If the price difference is big enough, it will be worthwhile to do bitcoin arbitrage trading, where you sell bitcoin on the more expensive exchange, and buy bitcoin on the cheaper exchange at exactly the same time, keeping the difference in price as profit. Read our post on bitcoin arbitrage trading to learn more.
How can I buy bitcoin at the USD price?
If you would like to buy bitcoin at the USD price, you need to buy it using USD, which is on a USD based bitcoin exchange. The problem with this is that these exchanges dont accept deposits in Rand, so you need to send them USD.
You can go to your bank to convert some Rand to USD and wire it to the bank account of the overseas exchange to make your deposit, but the problem with this is that
- It costs you time and energy to go to your bank in person to make the transfer
- It takes time, sometimes days for your money to arrive at the bitcoin exchange abroad
- You must convert your money to USD at the bank at their exchange rate
- You must pay a fee to send the money to the USD bank account of the exchange
- You must show your ID and explain your reasons for sending the money
- You are limited to how much money you can send
The time and effort involved in sending money from SA to a USD based bitcoin exchange, as well as the fees and charges involved to make the transfer, add to the cost of the bitcoin you would buy abroad.
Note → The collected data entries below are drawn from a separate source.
--- src/rtl/pps_conv_walker.sv ---
`timescale 1ns/1ps
module pps_conv_walker #(
  parameter int MAX_EVENTS = 16,
  parameter int CNT_W      = $clog2(MAX_EVENTS + 1),
  parameter int CELL_W     = $clog2(MAX_EVENTS)
) (
  input  logic              clk,
  input  logic              rst_n,
  input  logic              load_i,
  input  logic [CNT_W-1:0]  total_i,
  input  logic              stay_i,
  input  logic              done_i,
  output logic              start_o,
  output logic [CELL_W-1:0] cell_o,
  output logic              fin_o
);

  logic [CNT_W-1:0]  total_q;
  logic [CELL_W-1:0] cell_q;
  logic              start_q;
  logic              wait_q;
  logic              fin_q;
  logic              last_cell;

  assign last_cell = ((CNT_W'(cell_q) + 1'b1) == total_q);

  always_ff @(posedge clk or negedge rst_n) begin
    if (!rst_n) begin
      total_q <= '0;
      cell_q  <= '0;
      start_q <= 1'b0;
      wait_q  <= 1'b0;
      fin_q   <= 1'b0;
    end else if (load_i) begin
      total_q <= total_i;
      cell_q  <= '0;
      start_q <= 1'b1;
      wait_q  <= 1'b0;
      fin_q   <= 1'b0;
    end else if (!stay_i) begin
      total_q <= '0;
      cell_q  <= '0;
      start_q <= 1'b0;
      wait_q  <= 1'b0;
      fin_q   <= 1'b0;
    end else begin
      start_q <= 1'b0;
      if (start_q) begin
        wait_q <= 1'b1;
      end else if (wait_q && done_i) begin
        wait_q <= 1'b0;
        if (last_cell) begin
          fin_q <= 1'b1;
        end else begin
          cell_q  <= cell_q + 1'b1;
          start_q <= 1'b1;
        end
      end
    end
  end

  assign start_o = start_q;
  assign cell_o  = cell_q;
  assign fin_o   = fin_q;


  cell_in_range_chk: assert property (@(posedge clk) disable iff (!rst_n)
    start_q |-> (CNT_W'(cell_q) < total_q));


  start_single_chk: assert property (@(posedge clk) disable iff (!rst_n)
    start_q |=> !start_q);


  no_start_after_fin_chk: assert property (@(posedge clk) disable iff (!rst_n)
    fin_q |-> !start_q);

endmodule

--- src/rtl/pps_power_map.sv ---
`timescale 1ns/1ps
module pps_power_map
  import pps_pkg::*;
#(
  parameter int NDOM = NUM_DOM
) (
  input  phase_e          phase_i,
  output logic [NDOM-1:0] en_o
);

  for (genvar d = 0; d < NDOM; d++) begin : g_dom
    assign en_o[d] = domain_on(d, phase_i);
  end

endmodule

--- src/rtl/pp_cycle_seq.sv ---
`timescale 1ns/1ps
module pp_cycle_seq
  import pps_pkg::*;
#(
  parameter int MAX_EVENTS = 16,
  parameter int TIMER_W    = 24,
  parameter int CNT_W      = $clog2(MAX_EVENTS + 1),
  parameter int CELL_W     = $clog2(MAX_EVENTS)
) (
  input  logic               clk,
  input  logic               rst_n,
  input  logic               wake_req,
  input  logic               train_start,
  input  logic               train_end,
  input  logic [CNT_W-1:0]   stored_cnt,
  input  logic               adc_done,
  input  logic [TIMER_W-1:0] cfg_idle_ticks,
  input  logic [TIMER_W-1:0] cfg_settle_ticks,
  input  logic [TIMER_W-1:0] cfg_acq_ticks,
  input  logic [TIMER_W-1:0] cfg_conv_ticks,
  input  logic [TIMER_W-1:0] cfg_ro_ticks,
  output logic [2:0]         phase,
  output logic [2:0]         pwr_en,
  output logic               adc_start,
  output logic [CELL_W-1:0]  adc_cell,
  output logic               ro_req,
  output logic               conv_err
);

  localparam logic [CNT_W-1:0] CNT_CAP = CNT_W'(MAX_EVENTS);

  phase_e             phase_q, phase_d;
  logic               err_q;
  logic               err_set, err_clr;
  logic               tmr_load, tmr_zero;
  logic [TIMER_W-1:0] tmr_val;
  logic               walk_load, walk_fin;
  logic [CNT_W-1:0]   events_cap;

  assign events_cap = (stored_cnt > CNT_CAP) ? CNT_CAP : stored_cnt;

  always_comb begin
    phase_d   = phase_q;
    tmr_load  = 1'b0;
    tmr_val   = cfg_idle_ticks;
    walk_load = 1'b0;
    err_set   = 1'b0;
    err_clr   = 1'b0;
    unique case (phase_q)
      PH_IDLE: begin
        if (wake_req || tmr_zero) begin
          phase_d  = PH_WAKE;
          tmr_load = 1'b1;
          tmr_val  = cfg_settle_ticks;
          err_clr  = 1'b1;
        end
      end
      PH_WAKE: begin
        if (tmr_zero && train_start) begin
          phase_d  = PH_ACQ;
          tmr_load = 1'b1;
          tmr_val  = cfg_acq_ticks;
        end
      end
      PH_ACQ: begin
        if (train_end || tmr_zero) begin
          tmr_load = 1'b1;
          if (events_cap == '0) begin
            phase_d = PH_RO;
            tmr_val = cfg_ro_ticks;
          end else begin
            phase_d   = PH_CONV;
            tmr_val   = cfg_conv_ticks;
            walk_load = 1'b1;
          end
        end
      end
      PH_CONV: begin
        if (walk_fin) begin
          phase_d  = PH_RO;
          tmr_load = 1'b1;
          tmr_val  = cfg_ro_ticks;
        end else if (tmr_zero) begin
          phase_d  = PH_RO;
          tmr_load = 1'b1;
          tmr_val  = cfg_ro_ticks;
          err_set  = 1'b1;
        end
      end
      PH_RO: begin
        if (tmr_zero) begin
          phase_d  = PH_IDLE;
          tmr_load = 1'b1;
          tmr_val  = cfg_idle_ticks;
        end
      end
      default: phase_d = PH_IDLE;
    endcase
  end

  always_ff @(posedge clk or negedge rst_n) begin
    if (!rst_n) begin
      phase_q <= PH_IDLE;
      err_q   <= 1'b0;
    end else begin
      phase_q <= phase_d;
      if (err_clr) begin
        err_q <= 1'b0;
      end else if (err_set) begin
        err_q <= 1'b1;
      end
    end
  end

  pps_phase_timer #(.TIMER_W(TIMER_W)) u_timer (
    .clk        (clk),
    .rst_n      (rst_n),
    .load_i     (tmr_load),
    .load_val_i (tmr_val),
    .zero_o     (tmr_zero)
  );

  pps_conv_walker #(
    .MAX_EVENTS (MAX_EVENTS),
    .CNT_W      (CNT_W),
    .CELL_W     (CELL_W)
  ) u_walker (
    .clk     (clk),
    .rst_n   (rst_n),
    .load_i  (walk_load),
    .total_i (events_cap),
    .stay_i  (phase_d == PH_CONV),
    .done_i  (adc_done),
    .start_o (adc_start),
    .cell_o  (adc_cell),
    .fin_o   (walk_fin)
  );

  pps_power_map #(.NDOM(NUM_DOM)) u_power (
    .phase_i (phase_q),
    .en_o    (pwr_en)
  );

  assign phase    = phase_q;
  assign ro_req   = (phase_q == PH_RO);
  assign conv_err = err_q;


  idle_unpowered_chk: assert property (@(posedge clk) disable iff (!rst_n)
    (phase_q == PH_IDLE) |-> (pwr_en == '0));


  converter_power_chk: assert property (@(posedge clk) disable iff (!rst_n)
    pwr_en[DOM_ADC] |-> pwr_en[DOM_FE]);


  phase_order_chk: assert property (@(posedge clk) disable iff (!rst_n)
    (phase_q != $past(phase_q)) |->
      ((phase_q == phase_after($past(phase_q))) ||
       (($past(phase_q) == PH_ACQ) && (phase_q == PH_RO))));


  request_in_conv_chk: assert property (@(posedge clk) disable iff (!rst_n)
    adc_start |-> (phase_q == PH_CONV));


  err_origin_chk: assert property (@(posedge clk) disable iff (!rst_n)
    $rose(err_q) |-> (($past(phase_q) == PH_CONV) && (phase_q == PH_RO)));

endmodule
If conditions are right, it is possible to go through the effort, buy bitcoin, and still get it cheaper than the going rate on one of the local bitcoin exchanges in South Africa, but often that is not the case. As the users in South Africa grow, the price locally is getting closer and closer to that of the USD based exchanges.
It is often far faster, easier and much safer to just buy bitcoin on a local bitcoin exchange.
What if I need to pay $20 in bitcoin to someone overseas?
This is a tricky one because you are dealing with the Rand / Dollar exchange rate, as well as the Dollar / bitcoin / Rand exchange rate on the exchanges. The best thing to do is instead of trying to get a value in any fiat currency, just get the BTC amount to pay from the website or person you are paying. Forget the $ or Rand value they are asking for as that will fluctuate all day long with the exchange rate. Just get the BTC amount to pay, and send EXACTLY that amount.
Forget the Dollar amount you need to pay, get the BTC total and send exactly that amount.
If you try to convert $20 to Rand, then buy bitcoin with that amount of money and send that, you will most likely send the wrong amount of bitcoin, and you will probably underpay. This will mean you THINK you have paid, and the website or person says you have not, because the total has not been paid.
To avoid this problem forget the Dollar amount you need to pay. Just get the bitcoin amount, and send just that amount for the least amount of hassle.